É da humanidade, em condições desfavoráveis, desenvolver saídas criativas. No caso das três vilas, um dos acertos está no bom urbanismo, praticado não raro sob pressão. É o caso da abertura de ruas, evitando que as comunidades ficassem isoladas, à mercê do tráfico e das milícias. Por mais óbvio que pareça, muitas zonas condenadas à violência o foram por causa da demora dos gestores públicos em fazer as ligações urbanas. Um pecado. A Colômbia, um dos países mais violentos do mundo, provou que ciclovias, teleféricos e arruamento oxigenam a vida nos guetos, fazendo com que a população favelizada se sinta de fato moradora da cidade. O resto vem a galope. A regra é não desperdiçar a lição.

Outro fator diz respeito à capacidade da população em formar grupos de discussão. Costuma ser fator negligenciado, tamanha nossa tradição autoritária, mas onde houver pessoas em conversa, fazendo pactos, com capacidade de refletir, a realidade tende a deixar de ser vista com ares fatalistas, antes, um desafio à organização política. Mais: a organização comunitária tende a suprir, em parte, as deficiências da escola. Sabe-se que uma das marcas das zonas favelizadas é a escolaridade baixa, o que perpetua nesses locais a concentração de moradores com aderência difícil ao mercado de trabalho. É um efeito dominó. Embora não promovam o saber formal, as organizações comunitárias devolvem a voz aos participantes e o provocam a colocar o interesse público acima do privado. Em vez do buraco na porta de casa, o arruamento da vila, a praça para o bairro.

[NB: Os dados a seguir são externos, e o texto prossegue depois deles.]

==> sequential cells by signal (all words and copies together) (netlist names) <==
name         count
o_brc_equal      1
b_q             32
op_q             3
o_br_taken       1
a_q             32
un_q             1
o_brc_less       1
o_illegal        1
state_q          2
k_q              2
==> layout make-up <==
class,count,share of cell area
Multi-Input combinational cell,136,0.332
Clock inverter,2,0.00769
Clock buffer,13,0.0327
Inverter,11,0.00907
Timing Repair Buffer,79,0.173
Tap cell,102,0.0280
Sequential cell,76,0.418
==> src/rtl/madd_eval_pkg.sv <==
// Shared types and helpers for the multiply-add error-evaluation sweep.
// Holds the default operand widths, the sweep state encoding and the
// reference multiply-add used to produce exact results.
package madd_eval_pkg;

    localparam int A_W_DEF = 6;
    localparam int B_W_DEF = 6;
    localparam int C_W_DEF = 6;
    localparam int R_W_DEF = 12;

    typedef enum logic [1:0] {
        IDLE  = 2'd0,
        RUN   = 2'd1,
        DRAIN = 2'd2,
        DONE  = 2'd3
    } state_e;

    // Exact a*b+c on zero-extended operands; callers narrow to their result width
    function automatic logic [31:0] exact_madd(input logic [31:0] a,
                                               input logic [31:0] b,
                                               input logic [31:0] c);
        return (a * b) + c;
    endfunction

endpackage
**src/rtl/aes_round_ctrl.sv**
```systemverilog
// Iterative AES round sequencer: owns the state register feeding aes_rounddata,
// steps rounds 0..Nr and hands the ciphertext out over a valid/ready handshake.
module aes_round_ctrl #(
   parameter int unsigned ROUND_CYCLES = 20
) (
   input  logic         clk,
   input  logic         rst_n,
   input  logic         in_valid,
   output logic         in_ready,
   input  logic [127:0] in_block,
   input  logic [1:0]   mode_in,
   output logic         out_valid,
   input  logic         out_ready,
   output logic [127:0] out_block,
   output logic [3:0]   round,
   output logic [3:0]   width_sel,
   output logic [1:0]   mode,
   output logic [127:0] state_out,
   input  logic [127:0] rd_data_out,
   input  logic         rk_valid,
   output logic         busy
);

   typedef enum logic [1:0] {StIdle, StR0, StRnd, StDone} st_e;

   localparam logic [4:0] LastSub = 5'(ROUND_CYCLES - 1);

   st_e           st_q, st_d;
   logic [4:0]    sub_q, sub_d;
   logic [3:0]    round_q, round_d;
   logic [1:0]    mode_q, mode_d;
   logic [127:0]  data_q, data_d;
   logic [3:0]    nr;

   always_comb begin
      unique case (mode_q)
         2'b00:   nr = 4'd10;
         2'b01:   nr = 4'd12;
         default: nr = 4'd14;
      endcase
   end

   always_comb begin
      st_d    = st_q;
      sub_d   = sub_q;
      round_d = round_q;
      mode_d  = mode_q;
      data_d  = data_q;
      unique case (st_q)
         StIdle: begin
            if (in_valid) begin
               data_d  = in_block;
               mode_d  = mode_in;
               round_d = 4'd0;
               sub_d   = 5'd0;
               st_d    = StR0;
            end
         end
         StR0: begin
            if (rk_valid) begin
               data_d  = rd_data_out;
               round_d = 4'd1;
               sub_d   = 5'd0;
               st_d    = StRnd;
            end
         end
         StRnd: begin
            // The round key is only qualified at sub 0; later drops are ignored.
            if (!(sub_q == 5'd0 && !rk_valid)) begin
               if (sub_q == LastSub) begin
                  data_d = rd_data_out;
                  sub_d  = 5'd0;
                  if (round_q == nr) begin
                     st_d = StDone;
                  end else begin
                     round_d = round_q + 4'd1;
                  end
               end else begin
                  sub_d = sub_q + 5'd1;
               end
            end
         end
         StDone: begin
            if (out_ready) begin
               st_d    = StIdle;
               round_d = 4'd0;
            end
         end
         default: st_d = StIdle;
      endcase
   end

   always_ff @(posedge clk or negedge rst_n) begin
      if (!rst_n) begin
         st_q    <= StIdle;
         sub_q   <= 5'd0;
         round_q <= 4'd0;
         mode_q  <= 2'b00;
         data_q  <= 128'd0;
      end else begin
         st_q    <= st_d;
         sub_q   <= sub_d;
         round_q <= round_d;
         mode_q  <= mode_d;
         data_q  <= data_d;
      end
   end

   assign in_ready  = (st_q == StIdle);
   assign busy      = (st_q != StIdle);
   assign out_valid = (st_q == StDone);
   assign out_block = data_q;
   assign state_out = data_q;
   assign round     = round_q;
   assign mode      = mode_q;
   // Wraps during the drain cycles; the datapath ignores those values.
   assign width_sel = sub_q[3:0];

endmodule

```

Nem Campo Cerrado, nem 23 de Agosto nem Xapinhal são o sétimo céu. Mas servem de exemplo para mostrar que saberes compartilhados podem não só mudar destinos pessoais – modificam também destinos urbanos. E que não se pense tratar de assembleísmo e palanque. O associativismo pode ser para aprender artesanato, para práticas pastorais – como as que promovem saúde pública – ou para pequenos lazeres. A prática do mutirão, de qualquer natureza, é remédio contra o individualismo, cujos malefícios não escolhem quantidade de diplomas nem zeros no salário. A turma do Cerro, do 23 e do Xapinhal mandou avisar que, se tem segredo, o segredo só pode ser esse.